◆ PROVIDED DATA
File: src/rtl/riscv_mc_pkg.sv
// Shared types and encodings for the RISC-V multi-cycle controller: state enum,
// opcodes, datapath mux/ALU encodings and the per-state control word.
package riscv_mc_pkg;

    typedef enum logic [3:0] {
        S_FETCH,
        S_DECODE,
        S_MEMADR,
        S_MEMREAD,
        S_MEMWB,
        S_MEMWRITE,
        S_EXEC_R,
        S_EXEC_I,
        S_ALUWB,
        S_BRANCH,
        S_JAL,
        S_JALR_CALC,
        S_JALR_JUMP,
        S_LUI,
        S_HALT
    } state_t;

    localparam logic [6:0] OP_R    = 7'b0110011;
    localparam logic [6:0] OP_I    = 7'b0010011;
    localparam logic [6:0] OP_S    = 7'b0100011;
    localparam logic [6:0] OP_B    = 7'b1100011;
    localparam logic [6:0] OP_U    = 7'b0110111;
    localparam logic [6:0] OP_J    = 7'b1101111;
    localparam logic [6:0] OP_LW   = 7'b0000011;
    localparam logic [6:0] OP_JALR = 7'b1100111;

    localparam logic [1:0] RES_ALUOUT = 2'b00;
    localparam logic [1:0] RES_DATA   = 2'b01;
    localparam logic [1:0] RES_ALU    = 2'b10;
    localparam logic [1:0] RES_IMM    = 2'b11;

    localparam logic [1:0] SRCA_PC    = 2'b00;
    localparam logic [1:0] SRCA_OLDPC = 2'b01;
    localparam logic [1:0] SRCA_RS1   = 2'b10;

    localparam logic [1:0] SRCB_RS2   = 2'b00;
    localparam logic [1:0] SRCB_IMM   = 2'b01;
    localparam logic [1:0] SRCB_FOUR  = 2'b10;

    localparam logic [1:0] ALUOP_ADD    = 2'b00;
    localparam logic [1:0] ALUOP_BRANCH = 2'b01;
    localparam logic [1:0] ALUOP_RTYPE  = 2'b10;
    localparam logic [1:0] ALUOP_ITYPE  = 2'b11;

    localparam logic [2:0] IMM_I = 3'b000;
    localparam logic [2:0] IMM_S = 3'b001;
    localparam logic [2:0] IMM_B = 3'b010;
    localparam logic [2:0] IMM_J = 3'b011;
    localparam logic [2:0] IMM_U = 3'b100;

    typedef struct packed {
        logic       pc_update;
        logic       branch;
        logic       adr_src;
        logic       mem_write;
        logic       ir_write;
        logic       reg_write;
        logic [1:0] result_src;
        logic [1:0] alu_src_a;
        logic [1:0] alu_src_b;
        logic [1:0] alu_op;
        logic       instr_done;
    } ctrl_t;

    function automatic logic is_known_op(input logic [6:0] op);
        return op inside {OP_R, OP_I, OP_S, OP_B, OP_U, OP_J, OP_LW, OP_JALR};
    endfunction

endpackage

File: src/rtl/riscv_imm_src_decode.sv
// Combinational opcode -> immediate-format select; anything without an S/B/J/U
// immediate (including unknown opcodes) maps to the I format.
module riscv_imm_src_decode
    import riscv_mc_pkg::*;
(
    input  logic [6:0] op,
    output logic [2:0] immSrc
);

    always_comb begin
        case (op)
            OP_S:    immSrc = IMM_S;
            OP_B:    immSrc = IMM_B;
            OP_J:    immSrc = IMM_J;
            OP_U:    immSrc = IMM_U;
            default: immSrc = IMM_I;
        endcase
    end

endmodule

File: src/rtl/riscv_multicycle_controller.sv
// Main FSM of the multi-cycle RISC-V datapath with memory-ready stalls and a
// wait timeout. Define ILLEGAL_OP_TRAP_EN to halt on unknown opcodes.
module riscv_multicycle_controller
    import riscv_mc_pkg::*;
#(
    parameter int MAX_WAIT = 15
)
(
    input  logic       clk,
    input  logic       rst,
    input  logic [6:0] op,
    input  logic       brCond,
    input  logic       memReady,
    output logic       pcWrite,
    output logic       adrSrc,
    output logic       memWrite,
    output logic       irWrite,
    output logic       regWrite,
    output logic [1:0] resultSrc,
    output logic [1:0] ALUSrcA,
    output logic [1:0] ALUSrcB,
    output logic [1:0] ALUOp,
    output logic [2:0] immSrc,
    output logic       memErr,
    output logic       instrDone
`ifdef ILLEGAL_OP_TRAP_EN
    ,
    output logic       illegalOp
`endif
);

    localparam int CW = $clog2(MAX_WAIT + 1);

    state_t        state;
    logic [CW-1:0] wait_cnt;
    logic          mem_err_q;
    logic          mem_state;
    logic          timeout;
    ctrl_t         ctrl;
    logic [2:0]    imm_src_dec;
`ifdef ILLEGAL_OP_TRAP_EN
    logic          illegal_q;
`endif

    // The timeout cycle is the one that starts with MAX_WAIT stalls already counted.
    assign mem_state = (state == S_FETCH) || (state == S_MEMREAD) || (state == S_MEMWRITE);
    assign timeout   = mem_state && !memReady && (wait_cnt == CW'(MAX_WAIT));

    // NOTE: sequential state uses non-blocking assignments so every register sees pre-edge values.
    always_ff @(posedge clk) begin
        if (rst) begin
            state     <= S_FETCH;
            wait_cnt  <= '0;
            mem_err_q <= 1'b0;
`ifdef ILLEGAL_OP_TRAP_EN
            illegal_q <= 1'b0;
`endif
        end else if (timeout) begin
            state     <= S_HALT;
            wait_cnt  <= '0;
            mem_err_q <= 1'b1;
        end else begin
            wait_cnt <= (mem_state && !memReady) ? wait_cnt + 1'b1 : '0;
            case (state)
                S_FETCH:     if (memReady) state <= S_DECODE;
                S_DECODE: begin
                    case (op)
                        OP_LW, OP_S: state <= S_MEMADR;
                        OP_R:        state <= S_EXEC_R;
                        OP_I:        state <= S_EXEC_I;
                        OP_B:        state <= S_BRANCH;
                        OP_J:        state <= S_JAL;
                        OP_JALR:     state <= S_JALR_CALC;
                        OP_U:        state <= S_LUI;
                        default: begin
`ifdef ILLEGAL_OP_TRAP_EN
                            state     <= S_HALT;
                            illegal_q <= 1'b1;
`else
                            state     <= S_FETCH;
`endif
                        end
                    endcase
                end
                S_MEMADR:    state <= (op == OP_LW) ? S_MEMREAD : S_MEMWRITE;
                S_MEMREAD:   if (memReady) state <= S_MEMWB;
                S_MEMWRITE:  if (memReady) state <= S_FETCH;
                S_EXEC_R,
                S_EXEC_I,
                S_JAL,
                S_JALR_JUMP: state <= S_ALUWB;
                S_JALR_CALC: state <= S_JALR_JUMP;
                S_MEMWB,
                S_ALUWB,
                S_BRANCH,
                S_LUI:       state <= S_FETCH;
                default:     state <= S_HALT;
            endcase
        end
    end

    // NOTE: the control word gets a full default first so no output can infer a latch.
    always_comb begin
        ctrl = '0;
        case (state)
            S_FETCH: begin
                ctrl.alu_src_b  = SRCB_FOUR;
                ctrl.result_src = RES_ALU;
                ctrl.ir_write   = memReady;
                ctrl.pc_update  = memReady;
            end
            S_DECODE: begin
                ctrl.alu_src_a = SRCA_OLDPC;
                ctrl.alu_src_b = SRCB_IMM;
`ifndef ILLEGAL_OP_TRAP_EN
                ctrl.instr_done = !is_known_op(op);
`endif
            end
            S_MEMADR: begin
                ctrl.alu_src_a = SRCA_RS1;
                ctrl.alu_src_b = SRCB_IMM;
            end
            S_MEMREAD:   ctrl.adr_src = 1'b1;
            S_MEMWB: begin
                ctrl.result_src = RES_DATA;
                ctrl.reg_write  = 1'b1;
                ctrl.instr_done = 1'b1;
            end
            S_MEMWRITE: begin
                ctrl.adr_src    = 1'b1;
                ctrl.mem_write  = !timeout;
                ctrl.instr_done = memReady;
            end
            S_EXEC_R: begin
                ctrl.alu_src_a = SRCA_RS1;
                ctrl.alu_src_b = SRCB_RS2;
                ctrl.alu_op    = ALUOP_RTYPE;
            end
            S_EXEC_I: begin
                ctrl.alu_src_a = SRCA_RS1;
                ctrl.alu_src_b = SRCB_IMM;
                ctrl.alu_op    = ALUOP_ITYPE;
            end
            S_ALUWB: begin
                ctrl.result_src = RES_ALUOUT;
                ctrl.reg_write  = 1'b1;
                ctrl.instr_done = 1'b1;
            end
            S_BRANCH: begin
                ctrl.alu_src_a  = SRCA_RS1;
                ctrl.alu_src_b  = SRCB_RS2;
                ctrl.alu_op     = ALUOP_BRANCH;
                ctrl.result_src = RES_ALUOUT;
                ctrl.branch     = 1'b1;
                ctrl.instr_done = 1'b1;
            end
            S_JAL, S_JALR_JUMP: begin
                ctrl.alu_src_a  = SRCA_OLDPC;
                ctrl.alu_src_b  = SRCB_FOUR;
                ctrl.alu_op     = ALUOP_ADD;
                ctrl.result_src = RES_ALUOUT;
                ctrl.pc_update  = 1'b1;
            end
            S_JALR_CALC: begin
                ctrl.alu_src_a = SRCA_RS1;
                ctrl.alu_src_b = SRCB_IMM;
            end
            S_LUI: begin
                ctrl.result_src = RES_IMM;
                ctrl.reg_write  = 1'b1;
                ctrl.instr_done = 1'b1;
            end
            default: ctrl = '0;
        endcase
        if (rst) ctrl = '0;
    end

    riscv_imm_src_decode u_imm_src_decode (
        .op     (op),
        .immSrc (imm_src_dec)
    );

    assign pcWrite   = ctrl.pc_update | (ctrl.branch & brCond);
    assign adrSrc    = ctrl.adr_src;
    assign memWrite  = ctrl.mem_write;
    assign irWrite   = ctrl.ir_write;
    assign regWrite  = ctrl.reg_write;
    assign resultSrc = ctrl.result_src;
    assign ALUSrcA   = ctrl.alu_src_a;
    assign ALUSrcB   = ctrl.alu_src_b;
    assign ALUOp     = ctrl.alu_op;
    assign instrDone = ctrl.instr_done;
    assign immSrc    = rst ? 3'b000 : imm_src_dec;
    assign memErr    = mem_err_q & ~rst;
`ifdef ILLEGAL_OP_TRAP_EN
    assign illegalOp = illegal_q & ~rst;
`endif

endmodule

File: config.mk
export PLATFORM = sky130hd
export DESIGN_NAME = riscv_multicycle_controller
export DESIGN_NICKNAME = d
export VERILOG_FILES = /design/src/rtl/riscv_mc_pkg.sv /design/src/rtl/riscv_imm_src_decode.sv /design/src/rtl/riscv_multicycle_controller.sv
export SDC_FILE = /design/constraint.sdc
export NUM_CORES = 1
export LEC_CHECK = 0
export ABC_AREA = 0
export BUFFER_PORTS_ARGS = -buffer_cell sky130_fd_sc_hd__buf_2
export CORE_UTILIZATION = 46
export DETAILED_ROUTE_END_ITERATION = 6
export PLACE_DENSITY_LB_ADDON = 0.2
export SYNTH_ARGS = -nofsm -noshare
export SYNTH_HDL_FRONTEND = slang
export SYNTH_SLANG_ARGS = --single-unit
File: constraint.sdc
create_clock -name clk -period 1.44 [get_ports clk]
set_input_delay 0.288 -clock clk [delete_from_list [all_inputs] [get_ports clk]]
set_output_delay 0.288 -clock clk [all_outputs]
set_load 0.005 [all_outputs]
==> metrics.md, run 1 <==
| Metric | Value |
|---|---|
| Status | stopped before the end |
| Failing step | global routing (5_1_grt) |
| Error message | [ERROR DPL-0038] Utilization greater than 100%, impossible to legalize |
| Worst slack, placed | -0.244 ns |
| # rows | 16 |
| Final GP Congestion | 0.876 |
| Yosys cell types | 44 |
| Sequential share of the synthesized area | 18.5% |
| CTS Buf Count | 3 |
| # clock sinks | 9 |
| CTS hold repair buffers | 0 |
| H-tree depth | 1 |
| Largest net degree at the start of global routing | 14 |
| CTS Root Cell | clkbuf_4 |
| Synthesized area per cell | 6.81 um2 |
| Hpwl dp | 2.38 mm |
| Chip Width | 48 um |
| Die H | 48 um |
| Count of flip-flops with a built-in enable after synthesis | 0 |
| Starting Density | 49.1% |
| Placed instance area | 1400 um2 |
| # port buffers | 28 |
| Syn nets | 155 |
| Top_reg_cell synth | dfxtp_1 |
| Syn. warnings | 0 |
| Worst_ep grt | memWrite |
| Fraction of registers with async set/reset | 0% |
| WEP type | top-level output |
| Post-Syn Instances | 143 |
| Syn Std Cell Area | 973 um2 |
| I/O Pins | 29 |
| Clk buf depth | 2 |
| Flops & latches, synth | 9 |
==> through the flow <==
stage / instances / TNS, ns / utilization [%] / hold WS, ns
4_1_cts: 236 / -3.25 / 87.3 / 0.373
2_1_floorplan: 143 / -0.0192 / - / 0.418
3_3_place_gp: 223 / -1.33 / 70.4 / 0.432
3_5_place_dp: 223 / -2.03 / 70.4 / 0.440
==> cell usage after synthesis (2+ instances only) <==
cell type | count | area share (%)
dfxtp_1 | 9 | 19
xor2_1 | 3 | 2.7
nor3_1 | 12 | 6.2
xnor2_1 | 3 | 2.7
o21a_1 | 2 | 1.5
buf_2 | 7 | 3.6
o21ai_0 | 6 | 3.1
nand2_1 | 6 | 2.3
nand3_1 | 7 | 3.6
a221oi_1 | 2 | 1.8
a31oi_1 | 3 | 1.9
mux2i_1 | 2 | 2.1
o2111a_1 | 2 | 2.3
nor2_1 | 21 | 8.1
nor4_1 | 3 | 1.9
nor2b_1 | 4 | 2.6
a21oi_1 | 10 | 5.1
or3_1 | 4 | 2.6
inv_1 | 6 | 2.3
nand2b_1 | 5 | 3.2
clkbuf_1 | 3 | 1.2
==> cells by family after synthesis <==
kind of cell | share of synthesized area [%]
simple gates | 39.1
compound gates | 25.5
buf+inv | 8.23
flops | 18.5
xor+xnor | 5.40
mux | 2.06
fa+ha+maj | 1.29
==> repair_timing <==
action	CTS
endpoints found under the setup margin	25
buffers inserted	9
pin swaps	17
gates resized for setup	64
==> run 2: changes to the inputs <==
--- a/config.mk
+++ b/config.mk
@@ -7,9 +7,10 @@
 export LEC_CHECK = 0
 export ABC_AREA = 0
 export BUFFER_PORTS_ARGS = -buffer_cell sky130_fd_sc_hd__buf_2
-export CORE_UTILIZATION = 46
+export CORE_AREA = 2 2 63 65
 export DETAILED_ROUTE_END_ITERATION = 6
-export PLACE_DENSITY_LB_ADDON = 0.2
+export DIE_AREA = 0 0 65 67
+export PLACE_DENSITY_LB_ADDON = 0.15
 export SYNTH_ARGS = -nofsm -noshare
 export SYNTH_HDL_FRONTEND = slang
 export SYNTH_SLANG_ARGS = --single-unit
==> constraint.sdc (replaced) <==
create_clock -name clk -period 1.9 [get_ports clk]
set_input_delay 0.38 -clock clk [delete_from_list [all_inputs] [get_ports clk]]
set_output_delay 0.38 -clock clk [all_outputs]
set_load 0.005 [all_outputs]
==> run 2 against run 1 <==
  * The run now ends clean
  * Synthesized cell count unchanged
  * Synthesized area unchanged
==> metrics.md, run 2 <==
| Metric | Value |
|---|---|
| Status | complete, no violations |
| Placed instance area | 1260 um2 (-10%) |
| RSZ-0062 raised after global routing | yes |
| Sequential share of the synthesized area | 18.5% (unchanged) |
| DR vias/cell | 5.25 |
| Final Hold Viols | 0 |
| Fmax | 528 MHz |
| Clk buf depth | 2 (unchanged) |
| Core ar. | 3610 um2 |
| Worst hold path type | flop to flop |
| Skew-Pair Late Insertion Delay | 0.23 ns |
| Syn Std Cell Area | 973 um2 (unchanged) |
| Global route total overflow | 0 |
| Die H | 67 um (+40%) |
| Post-route clock period utilization | 99.7% |
| Final setup vio count | 0 |
| Count of flip-flops with a built-in enable after synthesis | 0 (unchanged) |
| Most frequent cells after synthesis | nor2_1 (21), nor3_1 (12), a21oi_1 (10) |
| Commonest cells after routing, fill and taps aside | buf_2 (28), nor2_1 (20), buf_4 (16), nor3_1 (12), a21oi_1 (10) |
| Fin nets | 193 |
| Flops & latches, synth | 9 (unchanged) |
| Area of the multi-input gates | 753 um2 |
| Fraction of registers with async set/reset | 0% (unchanged) |
| Fin Setup TNS | 0 ns |
| Die area | 4360 um2 |
| Post-CTS setup buffer count | 0 (-9) |
| Max-slew headroom | 79.6% |
| Top_reg_cell synth | dfxtp_1 |
| Final GP Congestion | 0.737 (-16%) |
| Syn nets | 155 (unchanged) |
| Post-detailed-routing wire length | 3.09 mm |
| Worst Path Arrival | 1.52 ns |
| # rows | 22 (+6) |
| Top-count cell post-synth | nor2_1 |
| Ant diodes | 0 |
| # clock sinks | 9 (unchanged) |
| Post-Syn Instances | 143 (unchanged) |
| CP startpoint kind | primary input |
| # port buffers | 28 (unchanged) |
| CTS Buf Count | 3 (unchanged) |
| Crit path max fanout | 3 |
| CP required | 1.52 ns |
| Most frequent CP cell | buf_2 |
| Fin util | 37.4% |
| Max Clock Skew | 0.00200 ns |
| CTS tree | done |
| P&R area growth vs syn | 38.6% |
| CP endpoint kind | output port |
| Final instance area | 1350 um2 |
| Clock-pin slew on the worst setup and hold paths | 0.04 ns |
| DRT iter0 DRCs | 65 |
| Overall power | 1040 uW |
| Drc violations | 0 |
| Synthesized area per cell | 6.81 um2 (unchanged) |
| Layout cells sized above 1 | 36.1% |
| Hpwl dp | 2.37 mm (about the same) |
| Register cell area after layout | 188 um2 |
| Global Route Usage Sum | 15.2% |
| Fillers | 397 |
| Cell Pwr Density | 771 nW/um2 |
| Slowest stage delay, CP | 0.48 ns |
| Commonest non-fill, non-tap cell in the layout | buf_2 |
| Drt pass-1 iters | 4 |
| Area leader, netlist | dfxtp_1 |
| Slew @ Worst Pin | 0.305 ns |
| Vias in the first global route | 1146 |
| Minimum clock period | 1.90 ns |
| Slowest CP cell | or3_2 |
| Max Slew Vio Count | 0 |
| Max Cap Viol | 0 |
| Via count | 1198 |
| I/O Pins | 29 (unchanged) |
| First-pass GRT wire length | 5.21 mm |
| DR WL/cell | 13.6 um |
| Antenna-violating nets left | 0 |
| Syn. warnings | 0 (unchanged) |
| Worst path cell trace | buf_2 -> or3_2 -> a2111oi_2 -> buf_2 |
| Largest net degree at the start of global routing | 22 |
| CTS Root Cell | clkbuf_8 |
| Yosys cell types | 44 (unchanged) |
| Starting Density | 27.0% (-22 points) |
| Largest regs | state: 4 flops, wait_cnt: 4 flops, mem_err_q: 1 flops |
| Synth area leaders | dfxtp_1 (19%), nor2_1 (8.1%), nor3_1 (6.2%), a21oi_1 (5.1%), buf_2 (3.6%) |
| Peak VDD IR | 0.000438 V |
| Critical setup path kind | primary input to output port |
| Synth top area share | 18.5% (unchanged) |
| Leak | 0.000571 uW |
| H-tree depth | 1 (unchanged) |
| Antenna violations before repair | 0 |
| Chip Width | 65 um (+35%) |
## run 2: timing repair
item | CTS | global route
gates resized for setup | 7 | 8
setup endpoints to repair | 7 | 11
hold endpoints to repair | 0 | 0
pin swaps | 1 | 0
hold buffers | 0 | 0
## run 2: logic make-up after synthesis
logic type      count (synthesis)  share of synthesized area [%]
compound gates                 36                           25.5
flops                           9                           18.5
buf+inv                        18                           8.23
simple gates                   71                           39.1
xor+xnor                        6                           5.40
mux                             2                           2.06
fa+ha+maj                       1                           1.29
## run 2: worst paths after layout
path,from,endpoint,slack [ns],cells past startpoint
worst max-delay path,op[3],immSrc[0],0.005,4
worst min-delay path,wait_cnt[0]$_SDFF_PP0_,wait_cnt[0]$_SDFF_PP0_,0.46,1
worst max register to register,state[2]$_SDFFE_PP0P_,state[1]$_SDFFE_PP0P_,0.25,6
worst min register to register,wait_cnt[0]$_SDFF_PP0_,wait_cnt[0]$_SDFF_PP0_,0.46,1
## run 2: power breakdown
| group | switching (uW) | total, uW | internal [uW] |
|---|---|---|---|
| Combinational | 304 | 565 | 261 |
| Sequential | 35.5 | 252 | 216 |
| Clock | 77.3 | 224 | 146 |
## run 2: critical path: cells and delay by family
family          cells  cell delay [ns]
simple gates        1             0.48
compound gates      1             0.37
buf+inv             2             0.28
## run 2: metrics by stage
| step | hold slack (ns) | instances | setup slack [ns] |
|---|---|---|---|
| final | 0.457 | 228 | 0.00485 |
| after global routing | 0.485 | 228 | -0.0716 |
| after CTS | 0.455 | 228 | -0.00207 |
| after detailed placement | 0.445 | 224 | -0.0169 |
| after global placement | 0.427 | 224 | 0.0112 |
| after floorplan | 0.418 | 143 | 0.0816 |
## run 2: area by class of cell
| type | instances | share of cell area, % |
|---|---|---|
| multi-input combinational | 116 | 55.8 |
| timing repair buffer | 45 | 20.8 |
| sequential | 9 | 13.9 |
| tap | 48 | 4.45 |
| clock buffer | 4 | 3.34 |
| inverter | 6 | 1.67 |
## run 2: metal layers
layer	vias to the layer above	GRT usage, %	part of all wire, %
li1	593	-	-
met3	4	2.70	6.4
met5	-	0	0
met1	562	18.7	42
met4	0	1.60	0.81
met2	39	28.2	50
No activity file was read; power rests on OpenSTA's default activity.
==> run 3: changes to the inputs <==
--- a/config.mk
+++ b/config.mk
@@ -6,7 +6,7 @@
 export NUM_CORES = 1
 export LEC_CHECK = 0
 export ABC_AREA = 0
-export BUFFER_PORTS_ARGS = -buffer_cell sky130_fd_sc_hd__buf_2
+export BUFFER_PORTS_ARGS = -buffer_cell sky130_fd_sc_hd__buf_4
 export CORE_AREA = 2 2 63 65
 export DETAILED_ROUTE_END_ITERATION = 6
 export DIE_AREA = 0 0 65 67
==> run 3 against run 2 <==
  * Critical path depth up 1
  * Power up 11%
  * Sequential power up 4%
  * Fmax up 0.38%
  * Non-clock buffer count up 2
  * Final cell count up 0.88%
  * Critical path type is now flop to output port
  * Clock-buffer cell count unchanged
  * Clock skew up 0.0020 ns
  * Setup slack better by 0.0072 ns
  * Highest routed layer is now met3
  * Core utilization up 4.7 points
  * First-iteration DRC count down 48%
  * Via count down 1.2%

◆ INSTRUCTIONS TO FOLLOW
The response must consist solely of the lines from the top of the records through the line holding "typedef struct packed", copied word for word.

◆ SOLUTION
File: src/rtl/riscv_mc_pkg.sv
// Shared types and encodings for the RISC-V multi-cycle controller: state enum,
// opcodes, datapath mux/ALU encodings and the per-state control word.
package riscv_mc_pkg;

    typedef enum logic [3:0] {
        S_FETCH,
        S_DECODE,
        S_MEMADR,
        S_MEMREAD,
        S_MEMWB,
        S_MEMWRITE,
        S_EXEC_R,
        S_EXEC_I,
        S_ALUWB,
        S_BRANCH,
        S_JAL,
        S_JALR_CALC,
        S_JALR_JUMP,
        S_LUI,
        S_HALT
    } state_t;

    localparam logic [6:0] OP_R    = 7'b0110011;
    localparam logic [6:0] OP_I    = 7'b0010011;
    localparam logic [6:0] OP_S    = 7'b0100011;
    localparam logic [6:0] OP_B    = 7'b1100011;
    localparam logic [6:0] OP_U    = 7'b0110111;
    localparam logic [6:0] OP_J    = 7'b1101111;
    localparam logic [6:0] OP_LW   = 7'b0000011;
    localparam logic [6:0] OP_JALR = 7'b1100111;

    localparam logic [1:0] RES_ALUOUT = 2'b00;
    localparam logic [1:0] RES_DATA   = 2'b01;
    localparam logic [1:0] RES_ALU    = 2'b10;
    localparam logic [1:0] RES_IMM    = 2'b11;

    localparam logic [1:0] SRCA_PC    = 2'b00;
    localparam logic [1:0] SRCA_OLDPC = 2'b01;
    localparam logic [1:0] SRCA_RS1   = 2'b10;

    localparam logic [1:0] SRCB_RS2   = 2'b00;
    localparam logic [1:0] SRCB_IMM   = 2'b01;
    localparam logic [1:0] SRCB_FOUR  = 2'b10;

    localparam logic [1:0] ALUOP_ADD    = 2'b00;
    localparam logic [1:0] ALUOP_BRANCH = 2'b01;
    localparam logic [1:0] ALUOP_RTYPE  = 2'b10;
    localparam logic [1:0] ALUOP_ITYPE  = 2'b11;

    localparam logic [2:0] IMM_I = 3'b000;
    localparam logic [2:0] IMM_S = 3'b001;
    localparam logic [2:0] IMM_B = 3'b010;
    localparam logic [2:0] IMM_J = 3'b011;
    localparam logic [2:0] IMM_U = 3'b100;

    typedef struct packed {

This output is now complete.